### GIVEN RECORDS ###

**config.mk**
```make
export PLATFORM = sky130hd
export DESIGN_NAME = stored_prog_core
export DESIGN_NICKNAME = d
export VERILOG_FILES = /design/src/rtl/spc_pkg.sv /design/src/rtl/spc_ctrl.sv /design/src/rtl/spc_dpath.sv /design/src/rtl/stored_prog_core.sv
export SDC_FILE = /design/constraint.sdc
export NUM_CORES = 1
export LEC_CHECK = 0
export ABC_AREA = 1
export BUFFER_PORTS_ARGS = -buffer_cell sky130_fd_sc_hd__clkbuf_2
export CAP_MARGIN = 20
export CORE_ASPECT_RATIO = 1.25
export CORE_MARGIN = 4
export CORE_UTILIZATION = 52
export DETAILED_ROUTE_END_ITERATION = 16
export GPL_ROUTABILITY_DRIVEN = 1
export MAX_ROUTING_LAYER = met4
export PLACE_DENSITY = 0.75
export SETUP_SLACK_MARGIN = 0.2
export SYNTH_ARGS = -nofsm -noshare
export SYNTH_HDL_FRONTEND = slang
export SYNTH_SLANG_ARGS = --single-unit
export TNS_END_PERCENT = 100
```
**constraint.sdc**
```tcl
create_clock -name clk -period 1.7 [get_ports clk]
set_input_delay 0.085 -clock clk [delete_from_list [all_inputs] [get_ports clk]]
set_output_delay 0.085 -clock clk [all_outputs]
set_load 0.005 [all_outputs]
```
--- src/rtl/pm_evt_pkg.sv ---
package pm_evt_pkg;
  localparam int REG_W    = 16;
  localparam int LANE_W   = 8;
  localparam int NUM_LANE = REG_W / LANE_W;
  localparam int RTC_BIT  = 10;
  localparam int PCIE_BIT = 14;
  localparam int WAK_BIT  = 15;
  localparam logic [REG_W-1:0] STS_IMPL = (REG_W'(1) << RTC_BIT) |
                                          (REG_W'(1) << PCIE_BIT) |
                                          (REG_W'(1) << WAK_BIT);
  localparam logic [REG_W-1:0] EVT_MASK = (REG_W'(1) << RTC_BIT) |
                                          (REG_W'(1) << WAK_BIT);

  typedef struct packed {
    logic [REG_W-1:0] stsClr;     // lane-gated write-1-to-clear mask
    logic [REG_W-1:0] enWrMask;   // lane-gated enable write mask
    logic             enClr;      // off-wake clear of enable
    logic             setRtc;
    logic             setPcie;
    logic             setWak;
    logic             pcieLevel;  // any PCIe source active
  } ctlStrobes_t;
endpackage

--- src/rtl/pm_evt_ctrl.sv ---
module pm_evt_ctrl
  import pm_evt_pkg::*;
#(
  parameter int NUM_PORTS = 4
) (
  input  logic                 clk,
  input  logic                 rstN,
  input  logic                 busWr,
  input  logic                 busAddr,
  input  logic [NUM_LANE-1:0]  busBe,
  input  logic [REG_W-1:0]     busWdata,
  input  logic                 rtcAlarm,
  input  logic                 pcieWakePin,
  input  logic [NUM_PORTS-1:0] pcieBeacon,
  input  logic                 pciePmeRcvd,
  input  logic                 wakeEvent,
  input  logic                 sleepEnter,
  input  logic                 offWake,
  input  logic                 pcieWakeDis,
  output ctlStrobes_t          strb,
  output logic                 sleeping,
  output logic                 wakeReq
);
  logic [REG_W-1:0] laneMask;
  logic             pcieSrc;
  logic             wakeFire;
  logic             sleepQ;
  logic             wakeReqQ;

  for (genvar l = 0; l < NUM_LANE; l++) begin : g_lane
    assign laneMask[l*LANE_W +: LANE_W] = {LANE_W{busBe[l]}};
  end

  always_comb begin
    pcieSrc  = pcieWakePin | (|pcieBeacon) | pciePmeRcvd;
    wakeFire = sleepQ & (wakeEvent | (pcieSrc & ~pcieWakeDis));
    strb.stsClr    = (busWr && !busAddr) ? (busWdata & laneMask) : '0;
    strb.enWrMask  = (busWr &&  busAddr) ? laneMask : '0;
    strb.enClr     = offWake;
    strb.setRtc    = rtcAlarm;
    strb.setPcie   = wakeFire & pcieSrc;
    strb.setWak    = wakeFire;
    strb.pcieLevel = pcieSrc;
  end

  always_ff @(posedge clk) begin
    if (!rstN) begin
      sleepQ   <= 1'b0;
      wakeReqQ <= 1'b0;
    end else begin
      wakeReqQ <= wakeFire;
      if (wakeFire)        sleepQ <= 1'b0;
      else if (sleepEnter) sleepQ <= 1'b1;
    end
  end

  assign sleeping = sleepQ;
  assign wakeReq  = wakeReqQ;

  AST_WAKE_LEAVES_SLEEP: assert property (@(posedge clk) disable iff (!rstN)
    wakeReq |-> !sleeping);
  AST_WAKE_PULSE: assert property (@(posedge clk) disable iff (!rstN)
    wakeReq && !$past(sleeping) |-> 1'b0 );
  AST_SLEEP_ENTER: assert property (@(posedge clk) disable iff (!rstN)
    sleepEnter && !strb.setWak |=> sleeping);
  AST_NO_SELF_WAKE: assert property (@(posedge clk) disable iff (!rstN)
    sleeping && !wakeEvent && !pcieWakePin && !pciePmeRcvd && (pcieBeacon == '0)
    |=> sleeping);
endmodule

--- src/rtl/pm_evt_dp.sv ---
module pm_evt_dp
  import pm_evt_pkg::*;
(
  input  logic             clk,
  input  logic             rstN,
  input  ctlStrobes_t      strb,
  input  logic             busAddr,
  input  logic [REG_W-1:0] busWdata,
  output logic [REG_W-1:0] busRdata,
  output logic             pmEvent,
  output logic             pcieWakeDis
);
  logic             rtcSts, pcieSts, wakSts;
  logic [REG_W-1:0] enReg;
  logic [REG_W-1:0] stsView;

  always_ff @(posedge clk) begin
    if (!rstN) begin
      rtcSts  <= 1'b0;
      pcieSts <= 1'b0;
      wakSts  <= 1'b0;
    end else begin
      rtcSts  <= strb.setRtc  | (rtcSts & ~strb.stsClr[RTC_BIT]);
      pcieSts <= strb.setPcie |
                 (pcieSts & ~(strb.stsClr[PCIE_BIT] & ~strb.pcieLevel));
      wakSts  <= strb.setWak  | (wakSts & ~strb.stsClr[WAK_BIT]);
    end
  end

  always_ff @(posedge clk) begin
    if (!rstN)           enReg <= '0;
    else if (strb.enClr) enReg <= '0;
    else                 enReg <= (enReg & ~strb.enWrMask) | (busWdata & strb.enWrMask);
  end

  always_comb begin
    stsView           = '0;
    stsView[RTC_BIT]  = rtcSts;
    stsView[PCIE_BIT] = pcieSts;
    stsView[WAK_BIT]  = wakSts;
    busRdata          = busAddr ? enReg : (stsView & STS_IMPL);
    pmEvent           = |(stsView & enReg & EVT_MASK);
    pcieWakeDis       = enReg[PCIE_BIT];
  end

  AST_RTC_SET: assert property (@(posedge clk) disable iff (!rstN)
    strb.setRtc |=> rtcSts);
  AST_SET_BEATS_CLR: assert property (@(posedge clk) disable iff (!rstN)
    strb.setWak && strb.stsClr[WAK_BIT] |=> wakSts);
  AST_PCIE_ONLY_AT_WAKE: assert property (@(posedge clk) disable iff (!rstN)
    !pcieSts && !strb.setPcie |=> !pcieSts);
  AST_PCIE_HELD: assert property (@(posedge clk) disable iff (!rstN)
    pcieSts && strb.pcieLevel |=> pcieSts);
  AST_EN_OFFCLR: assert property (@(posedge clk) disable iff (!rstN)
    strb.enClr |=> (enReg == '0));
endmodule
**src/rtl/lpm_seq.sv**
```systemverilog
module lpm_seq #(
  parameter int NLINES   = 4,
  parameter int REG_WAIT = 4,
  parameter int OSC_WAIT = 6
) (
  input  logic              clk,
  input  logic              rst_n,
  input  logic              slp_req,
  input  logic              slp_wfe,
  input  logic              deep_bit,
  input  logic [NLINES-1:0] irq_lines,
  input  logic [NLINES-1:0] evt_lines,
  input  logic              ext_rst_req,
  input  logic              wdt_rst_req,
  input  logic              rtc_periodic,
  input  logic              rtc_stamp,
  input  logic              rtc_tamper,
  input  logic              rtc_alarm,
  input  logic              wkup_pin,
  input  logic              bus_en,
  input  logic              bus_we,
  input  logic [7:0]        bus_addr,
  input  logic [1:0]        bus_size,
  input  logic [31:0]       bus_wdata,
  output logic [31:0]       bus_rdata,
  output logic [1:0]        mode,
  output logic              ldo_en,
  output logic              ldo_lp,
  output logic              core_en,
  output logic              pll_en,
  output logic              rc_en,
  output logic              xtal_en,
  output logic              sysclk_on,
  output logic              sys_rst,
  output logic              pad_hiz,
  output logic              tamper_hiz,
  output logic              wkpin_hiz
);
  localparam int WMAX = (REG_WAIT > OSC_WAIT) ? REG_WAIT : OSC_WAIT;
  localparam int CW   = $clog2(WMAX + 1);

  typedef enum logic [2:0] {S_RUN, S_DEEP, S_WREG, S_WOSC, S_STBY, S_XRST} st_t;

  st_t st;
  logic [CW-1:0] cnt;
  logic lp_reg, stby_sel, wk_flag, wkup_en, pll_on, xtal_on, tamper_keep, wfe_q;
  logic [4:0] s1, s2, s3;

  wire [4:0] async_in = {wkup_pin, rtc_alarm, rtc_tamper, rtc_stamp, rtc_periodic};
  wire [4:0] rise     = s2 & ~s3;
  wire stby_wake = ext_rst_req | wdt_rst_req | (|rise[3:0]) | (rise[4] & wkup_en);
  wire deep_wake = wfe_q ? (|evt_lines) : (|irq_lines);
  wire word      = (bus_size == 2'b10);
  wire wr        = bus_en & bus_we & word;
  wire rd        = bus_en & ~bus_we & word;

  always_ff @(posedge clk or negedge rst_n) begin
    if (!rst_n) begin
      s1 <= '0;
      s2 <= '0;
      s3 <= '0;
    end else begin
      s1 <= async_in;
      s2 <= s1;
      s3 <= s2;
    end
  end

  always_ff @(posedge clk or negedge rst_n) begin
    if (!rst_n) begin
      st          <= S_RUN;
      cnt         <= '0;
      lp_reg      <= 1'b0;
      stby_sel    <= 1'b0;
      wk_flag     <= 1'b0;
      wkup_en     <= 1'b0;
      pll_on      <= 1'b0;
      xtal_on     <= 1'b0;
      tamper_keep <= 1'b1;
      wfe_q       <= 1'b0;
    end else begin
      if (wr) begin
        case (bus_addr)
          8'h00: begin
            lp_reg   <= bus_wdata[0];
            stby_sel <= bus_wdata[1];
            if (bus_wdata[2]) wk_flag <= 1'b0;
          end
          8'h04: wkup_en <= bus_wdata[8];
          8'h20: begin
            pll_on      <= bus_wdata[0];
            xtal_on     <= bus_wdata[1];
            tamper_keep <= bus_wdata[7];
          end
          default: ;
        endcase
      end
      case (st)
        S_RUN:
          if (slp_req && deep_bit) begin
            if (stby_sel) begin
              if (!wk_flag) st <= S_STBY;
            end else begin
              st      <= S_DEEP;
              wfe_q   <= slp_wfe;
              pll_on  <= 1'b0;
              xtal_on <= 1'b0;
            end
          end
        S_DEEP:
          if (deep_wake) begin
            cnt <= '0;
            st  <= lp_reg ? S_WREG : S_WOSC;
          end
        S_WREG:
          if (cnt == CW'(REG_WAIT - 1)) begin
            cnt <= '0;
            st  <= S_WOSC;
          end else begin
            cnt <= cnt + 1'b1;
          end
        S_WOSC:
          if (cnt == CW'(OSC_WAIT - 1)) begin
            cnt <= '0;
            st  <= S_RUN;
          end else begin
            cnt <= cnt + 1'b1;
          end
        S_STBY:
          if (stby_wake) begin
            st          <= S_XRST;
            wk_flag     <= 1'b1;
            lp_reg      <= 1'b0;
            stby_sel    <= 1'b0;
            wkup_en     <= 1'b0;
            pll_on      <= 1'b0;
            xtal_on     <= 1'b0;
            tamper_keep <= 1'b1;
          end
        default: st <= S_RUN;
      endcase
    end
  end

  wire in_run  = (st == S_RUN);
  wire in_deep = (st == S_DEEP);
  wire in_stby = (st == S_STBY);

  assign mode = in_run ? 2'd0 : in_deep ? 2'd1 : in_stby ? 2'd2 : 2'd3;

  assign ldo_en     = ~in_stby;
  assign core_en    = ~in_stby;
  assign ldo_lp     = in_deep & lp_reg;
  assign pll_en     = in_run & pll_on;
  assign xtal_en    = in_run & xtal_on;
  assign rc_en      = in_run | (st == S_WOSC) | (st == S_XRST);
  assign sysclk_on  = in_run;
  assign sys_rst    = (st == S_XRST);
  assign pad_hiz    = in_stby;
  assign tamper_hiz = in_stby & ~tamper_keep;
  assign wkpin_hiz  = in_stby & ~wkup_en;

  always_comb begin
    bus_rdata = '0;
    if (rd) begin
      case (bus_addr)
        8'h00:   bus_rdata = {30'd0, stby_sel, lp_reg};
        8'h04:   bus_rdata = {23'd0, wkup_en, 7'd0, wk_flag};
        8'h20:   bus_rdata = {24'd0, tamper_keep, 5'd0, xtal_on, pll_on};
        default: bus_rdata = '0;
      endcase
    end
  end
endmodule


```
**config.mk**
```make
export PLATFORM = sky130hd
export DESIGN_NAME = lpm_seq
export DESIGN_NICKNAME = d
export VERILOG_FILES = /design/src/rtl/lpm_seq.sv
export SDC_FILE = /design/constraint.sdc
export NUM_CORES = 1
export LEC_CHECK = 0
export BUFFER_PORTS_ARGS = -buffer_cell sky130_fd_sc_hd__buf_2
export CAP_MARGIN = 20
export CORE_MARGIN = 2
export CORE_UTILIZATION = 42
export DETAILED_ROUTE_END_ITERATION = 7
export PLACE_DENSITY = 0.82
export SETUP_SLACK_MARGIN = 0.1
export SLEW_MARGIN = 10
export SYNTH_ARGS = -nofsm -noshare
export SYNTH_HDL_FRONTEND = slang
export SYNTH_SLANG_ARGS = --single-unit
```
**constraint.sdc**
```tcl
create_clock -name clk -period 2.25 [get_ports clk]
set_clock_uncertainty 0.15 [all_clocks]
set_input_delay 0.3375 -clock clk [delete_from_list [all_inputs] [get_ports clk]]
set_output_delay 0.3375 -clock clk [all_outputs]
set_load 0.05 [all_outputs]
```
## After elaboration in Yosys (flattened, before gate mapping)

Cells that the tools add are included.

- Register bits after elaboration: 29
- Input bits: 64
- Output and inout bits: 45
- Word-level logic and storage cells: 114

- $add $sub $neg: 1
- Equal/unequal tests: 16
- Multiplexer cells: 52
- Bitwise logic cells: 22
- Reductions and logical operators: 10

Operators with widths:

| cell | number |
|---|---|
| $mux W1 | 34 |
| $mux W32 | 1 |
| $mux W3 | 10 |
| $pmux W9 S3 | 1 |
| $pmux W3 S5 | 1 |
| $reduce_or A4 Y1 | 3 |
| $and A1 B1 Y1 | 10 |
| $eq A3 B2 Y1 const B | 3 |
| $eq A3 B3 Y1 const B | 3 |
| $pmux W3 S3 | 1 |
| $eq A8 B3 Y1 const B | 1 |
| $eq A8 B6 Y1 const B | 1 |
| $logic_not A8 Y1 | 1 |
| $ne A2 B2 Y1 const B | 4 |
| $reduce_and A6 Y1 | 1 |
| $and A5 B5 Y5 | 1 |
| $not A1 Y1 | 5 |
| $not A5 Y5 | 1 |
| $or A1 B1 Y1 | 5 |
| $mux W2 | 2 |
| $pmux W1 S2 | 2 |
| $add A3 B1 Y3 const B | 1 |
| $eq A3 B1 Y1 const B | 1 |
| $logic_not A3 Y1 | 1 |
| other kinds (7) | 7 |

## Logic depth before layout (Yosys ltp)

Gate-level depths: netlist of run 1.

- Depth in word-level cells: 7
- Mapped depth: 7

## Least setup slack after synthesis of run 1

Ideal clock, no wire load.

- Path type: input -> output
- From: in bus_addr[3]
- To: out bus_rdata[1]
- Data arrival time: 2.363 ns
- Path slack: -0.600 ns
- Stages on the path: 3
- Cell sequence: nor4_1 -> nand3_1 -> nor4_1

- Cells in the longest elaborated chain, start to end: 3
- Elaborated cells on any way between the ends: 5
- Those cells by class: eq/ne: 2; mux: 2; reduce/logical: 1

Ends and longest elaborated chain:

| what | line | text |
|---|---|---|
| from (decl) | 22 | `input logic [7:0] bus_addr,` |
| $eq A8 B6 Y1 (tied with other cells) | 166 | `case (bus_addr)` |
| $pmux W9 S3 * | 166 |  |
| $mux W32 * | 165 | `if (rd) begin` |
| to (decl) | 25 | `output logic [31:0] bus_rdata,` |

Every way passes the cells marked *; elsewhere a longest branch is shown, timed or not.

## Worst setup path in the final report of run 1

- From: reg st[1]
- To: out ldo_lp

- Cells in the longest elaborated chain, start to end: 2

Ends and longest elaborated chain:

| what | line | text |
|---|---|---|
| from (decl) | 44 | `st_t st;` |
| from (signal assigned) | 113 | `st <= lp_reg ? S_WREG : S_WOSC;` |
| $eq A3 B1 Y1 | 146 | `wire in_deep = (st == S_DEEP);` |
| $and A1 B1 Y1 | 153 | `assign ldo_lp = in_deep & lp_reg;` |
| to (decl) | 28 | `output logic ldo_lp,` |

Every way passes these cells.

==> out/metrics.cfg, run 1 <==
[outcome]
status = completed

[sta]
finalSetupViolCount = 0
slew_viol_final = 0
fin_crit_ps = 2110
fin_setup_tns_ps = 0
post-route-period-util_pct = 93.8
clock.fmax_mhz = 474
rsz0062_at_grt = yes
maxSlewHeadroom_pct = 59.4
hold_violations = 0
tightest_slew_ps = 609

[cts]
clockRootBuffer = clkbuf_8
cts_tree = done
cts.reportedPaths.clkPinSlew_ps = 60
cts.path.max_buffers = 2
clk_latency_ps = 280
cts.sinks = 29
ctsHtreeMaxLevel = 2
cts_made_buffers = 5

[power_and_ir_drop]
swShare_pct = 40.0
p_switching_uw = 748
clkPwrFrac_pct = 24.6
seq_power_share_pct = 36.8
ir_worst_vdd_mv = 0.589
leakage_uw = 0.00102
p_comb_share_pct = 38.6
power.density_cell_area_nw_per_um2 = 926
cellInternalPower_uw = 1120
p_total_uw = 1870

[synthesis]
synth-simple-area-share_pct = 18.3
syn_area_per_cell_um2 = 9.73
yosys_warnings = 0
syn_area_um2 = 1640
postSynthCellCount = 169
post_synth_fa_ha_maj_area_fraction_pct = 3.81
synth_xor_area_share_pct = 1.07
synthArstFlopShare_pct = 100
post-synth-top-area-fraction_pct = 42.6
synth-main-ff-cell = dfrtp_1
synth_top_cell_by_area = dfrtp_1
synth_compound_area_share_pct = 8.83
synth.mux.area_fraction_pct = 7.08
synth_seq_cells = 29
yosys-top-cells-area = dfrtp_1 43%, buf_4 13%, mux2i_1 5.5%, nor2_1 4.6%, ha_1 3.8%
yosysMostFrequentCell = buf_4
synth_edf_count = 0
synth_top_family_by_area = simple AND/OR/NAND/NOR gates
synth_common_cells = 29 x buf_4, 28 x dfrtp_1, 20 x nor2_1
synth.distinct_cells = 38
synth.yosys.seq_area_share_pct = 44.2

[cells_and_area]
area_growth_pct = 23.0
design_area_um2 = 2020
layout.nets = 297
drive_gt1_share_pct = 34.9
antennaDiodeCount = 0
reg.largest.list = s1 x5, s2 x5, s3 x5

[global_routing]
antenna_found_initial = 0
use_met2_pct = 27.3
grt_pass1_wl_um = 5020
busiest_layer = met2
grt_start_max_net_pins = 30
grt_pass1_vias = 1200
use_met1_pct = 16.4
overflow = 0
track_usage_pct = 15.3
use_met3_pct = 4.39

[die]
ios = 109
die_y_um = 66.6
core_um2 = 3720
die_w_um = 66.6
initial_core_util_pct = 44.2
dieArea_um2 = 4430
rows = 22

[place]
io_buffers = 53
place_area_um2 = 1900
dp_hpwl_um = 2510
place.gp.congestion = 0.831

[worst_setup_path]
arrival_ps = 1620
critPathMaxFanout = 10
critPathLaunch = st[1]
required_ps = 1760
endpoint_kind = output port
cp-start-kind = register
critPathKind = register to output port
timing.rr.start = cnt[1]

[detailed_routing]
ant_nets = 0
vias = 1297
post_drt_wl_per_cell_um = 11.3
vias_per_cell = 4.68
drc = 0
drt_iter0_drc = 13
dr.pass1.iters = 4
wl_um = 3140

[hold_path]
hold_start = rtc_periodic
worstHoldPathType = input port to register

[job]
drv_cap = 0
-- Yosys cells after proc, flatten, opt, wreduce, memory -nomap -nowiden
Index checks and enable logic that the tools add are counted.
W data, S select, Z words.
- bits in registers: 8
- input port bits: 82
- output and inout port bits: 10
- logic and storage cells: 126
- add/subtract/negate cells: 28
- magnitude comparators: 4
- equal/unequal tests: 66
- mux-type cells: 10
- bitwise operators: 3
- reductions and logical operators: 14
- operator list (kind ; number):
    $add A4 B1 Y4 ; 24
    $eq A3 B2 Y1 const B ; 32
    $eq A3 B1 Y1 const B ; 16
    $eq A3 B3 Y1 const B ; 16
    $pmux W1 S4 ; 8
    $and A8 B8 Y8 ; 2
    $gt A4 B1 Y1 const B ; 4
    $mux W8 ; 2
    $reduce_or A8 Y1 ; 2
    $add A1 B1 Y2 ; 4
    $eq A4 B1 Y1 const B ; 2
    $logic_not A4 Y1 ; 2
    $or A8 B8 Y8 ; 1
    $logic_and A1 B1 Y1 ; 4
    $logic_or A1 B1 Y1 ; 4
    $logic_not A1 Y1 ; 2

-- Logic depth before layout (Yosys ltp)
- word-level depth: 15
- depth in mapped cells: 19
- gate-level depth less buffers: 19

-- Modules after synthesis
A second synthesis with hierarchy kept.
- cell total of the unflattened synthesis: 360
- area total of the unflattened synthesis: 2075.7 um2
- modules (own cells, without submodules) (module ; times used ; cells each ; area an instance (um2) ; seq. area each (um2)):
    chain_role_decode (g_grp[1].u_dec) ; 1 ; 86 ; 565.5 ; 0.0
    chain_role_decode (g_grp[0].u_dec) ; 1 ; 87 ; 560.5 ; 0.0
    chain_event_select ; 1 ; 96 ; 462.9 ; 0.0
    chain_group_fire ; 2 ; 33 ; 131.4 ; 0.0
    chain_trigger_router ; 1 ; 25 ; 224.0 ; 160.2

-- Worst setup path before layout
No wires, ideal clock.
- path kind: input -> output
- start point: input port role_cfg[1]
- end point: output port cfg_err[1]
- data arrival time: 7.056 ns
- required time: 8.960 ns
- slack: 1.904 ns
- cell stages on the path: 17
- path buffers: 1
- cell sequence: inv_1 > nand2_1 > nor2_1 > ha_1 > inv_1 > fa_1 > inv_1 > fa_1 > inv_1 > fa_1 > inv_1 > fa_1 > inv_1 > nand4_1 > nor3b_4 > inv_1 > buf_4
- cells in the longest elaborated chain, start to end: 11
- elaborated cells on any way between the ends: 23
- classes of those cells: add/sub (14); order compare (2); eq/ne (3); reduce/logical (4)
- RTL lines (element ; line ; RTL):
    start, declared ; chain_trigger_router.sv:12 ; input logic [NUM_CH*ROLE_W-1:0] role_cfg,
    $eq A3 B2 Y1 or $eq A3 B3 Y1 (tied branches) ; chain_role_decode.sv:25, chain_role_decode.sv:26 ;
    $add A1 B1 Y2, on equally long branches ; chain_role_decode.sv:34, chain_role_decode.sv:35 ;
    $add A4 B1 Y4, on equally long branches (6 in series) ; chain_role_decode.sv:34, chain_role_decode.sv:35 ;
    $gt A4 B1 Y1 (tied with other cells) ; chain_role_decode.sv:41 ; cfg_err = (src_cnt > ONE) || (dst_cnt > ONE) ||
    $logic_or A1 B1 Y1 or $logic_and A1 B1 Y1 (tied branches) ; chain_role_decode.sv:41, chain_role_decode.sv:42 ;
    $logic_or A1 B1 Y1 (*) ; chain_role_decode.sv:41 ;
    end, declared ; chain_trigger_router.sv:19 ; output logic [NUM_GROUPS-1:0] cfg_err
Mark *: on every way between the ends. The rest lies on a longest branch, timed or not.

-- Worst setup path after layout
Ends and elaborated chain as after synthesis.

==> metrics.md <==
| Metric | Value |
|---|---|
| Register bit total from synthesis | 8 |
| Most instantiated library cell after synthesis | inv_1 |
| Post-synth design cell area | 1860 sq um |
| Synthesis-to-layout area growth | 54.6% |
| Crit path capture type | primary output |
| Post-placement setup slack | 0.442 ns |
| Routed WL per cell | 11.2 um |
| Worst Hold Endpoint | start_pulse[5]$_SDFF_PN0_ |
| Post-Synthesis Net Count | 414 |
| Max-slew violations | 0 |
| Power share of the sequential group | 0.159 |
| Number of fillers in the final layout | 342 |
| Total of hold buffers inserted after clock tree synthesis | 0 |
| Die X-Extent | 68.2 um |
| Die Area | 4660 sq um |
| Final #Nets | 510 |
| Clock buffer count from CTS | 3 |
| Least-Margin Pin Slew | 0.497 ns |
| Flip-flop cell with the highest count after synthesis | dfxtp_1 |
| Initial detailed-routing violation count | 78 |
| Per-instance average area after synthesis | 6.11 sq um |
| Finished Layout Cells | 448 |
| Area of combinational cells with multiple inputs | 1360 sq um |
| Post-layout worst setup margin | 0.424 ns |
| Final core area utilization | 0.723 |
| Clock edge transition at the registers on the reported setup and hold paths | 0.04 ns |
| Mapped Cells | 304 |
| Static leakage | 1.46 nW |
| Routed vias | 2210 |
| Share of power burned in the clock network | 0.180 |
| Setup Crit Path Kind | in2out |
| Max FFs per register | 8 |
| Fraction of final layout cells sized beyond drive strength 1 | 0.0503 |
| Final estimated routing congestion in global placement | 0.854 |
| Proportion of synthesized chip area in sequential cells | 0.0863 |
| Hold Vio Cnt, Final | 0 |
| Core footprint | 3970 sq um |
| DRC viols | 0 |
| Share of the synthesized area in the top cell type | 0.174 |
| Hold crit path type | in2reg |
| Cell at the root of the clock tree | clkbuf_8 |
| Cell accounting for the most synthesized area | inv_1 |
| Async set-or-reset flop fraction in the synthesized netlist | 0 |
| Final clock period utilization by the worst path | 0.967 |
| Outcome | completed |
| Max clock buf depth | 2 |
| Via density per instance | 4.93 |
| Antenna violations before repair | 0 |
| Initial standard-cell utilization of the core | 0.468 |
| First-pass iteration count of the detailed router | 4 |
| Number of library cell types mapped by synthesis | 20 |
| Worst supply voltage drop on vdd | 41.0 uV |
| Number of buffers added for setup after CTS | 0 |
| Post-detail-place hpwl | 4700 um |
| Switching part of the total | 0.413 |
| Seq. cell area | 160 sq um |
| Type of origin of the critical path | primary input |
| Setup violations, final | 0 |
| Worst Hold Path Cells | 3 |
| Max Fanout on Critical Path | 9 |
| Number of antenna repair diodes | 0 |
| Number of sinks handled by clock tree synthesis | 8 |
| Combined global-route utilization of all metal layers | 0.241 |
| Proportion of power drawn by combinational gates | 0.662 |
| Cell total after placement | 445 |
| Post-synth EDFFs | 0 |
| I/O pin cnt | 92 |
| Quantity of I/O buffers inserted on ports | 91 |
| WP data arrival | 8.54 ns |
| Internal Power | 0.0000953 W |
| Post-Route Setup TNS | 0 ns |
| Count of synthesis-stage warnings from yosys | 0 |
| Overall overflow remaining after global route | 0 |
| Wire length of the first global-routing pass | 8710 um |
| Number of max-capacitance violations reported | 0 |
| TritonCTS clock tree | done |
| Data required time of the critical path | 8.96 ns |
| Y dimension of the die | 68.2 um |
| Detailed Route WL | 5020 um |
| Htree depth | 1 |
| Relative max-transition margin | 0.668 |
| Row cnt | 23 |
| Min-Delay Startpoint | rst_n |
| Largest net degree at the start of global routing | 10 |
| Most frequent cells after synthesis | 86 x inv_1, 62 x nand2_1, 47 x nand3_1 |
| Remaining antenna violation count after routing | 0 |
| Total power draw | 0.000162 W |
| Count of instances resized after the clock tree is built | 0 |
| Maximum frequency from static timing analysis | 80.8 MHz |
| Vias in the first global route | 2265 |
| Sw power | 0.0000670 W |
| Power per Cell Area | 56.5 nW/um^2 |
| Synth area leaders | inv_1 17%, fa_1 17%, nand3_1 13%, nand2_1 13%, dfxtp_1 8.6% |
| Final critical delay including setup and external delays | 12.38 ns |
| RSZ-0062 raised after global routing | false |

###

--- EXERCISE DETAILS ---
Look above for the line holding "- classes of" and the line holding "1860 sq um |". Retype both, and every line between them, word for word and nothing else.

--- EXERCISE OUTPUT ---
- classes of those cells: add/sub (14); order compare (2); eq/ne (3); reduce/logical (4)
- RTL lines (element ; line ; RTL):
    start, declared ; chain_trigger_router.sv:12 ; input logic [NUM_CH*ROLE_W-1:0] role_cfg,
    $eq A3 B2 Y1 or $eq A3 B3 Y1 (tied branches) ; chain_role_decode.sv:25, chain_role_decode.sv:26 ;
    $add A1 B1 Y2, on equally long branches ; chain_role_decode.sv:34, chain_role_decode.sv:35 ;
    $add A4 B1 Y4, on equally long branches (6 in series) ; chain_role_decode.sv:34, chain_role_decode.sv:35 ;
    $gt A4 B1 Y1 (tied with other cells) ; chain_role_decode.sv:41 ; cfg_err = (src_cnt > ONE) || (dst_cnt > ONE) ||
    $logic_or A1 B1 Y1 or $logic_and A1 B1 Y1 (tied branches) ; chain_role_decode.sv:41, chain_role_decode.sv:42 ;
    $logic_or A1 B1 Y1 (*) ; chain_role_decode.sv:41 ;
    end, declared ; chain_trigger_router.sv:19 ; output logic [NUM_GROUPS-1:0] cfg_err
Mark *: on every way between the ends. The rest lies on a longest branch, timed or not.

-- Worst setup path after layout
Ends and elaborated chain as after synthesis.

==> metrics.md <==
| Metric | Value |
|---|---|
| Register bit total from synthesis | 8 |
| Most instantiated library cell after synthesis | inv_1 |
| Post-synth design cell area | 1860 sq um |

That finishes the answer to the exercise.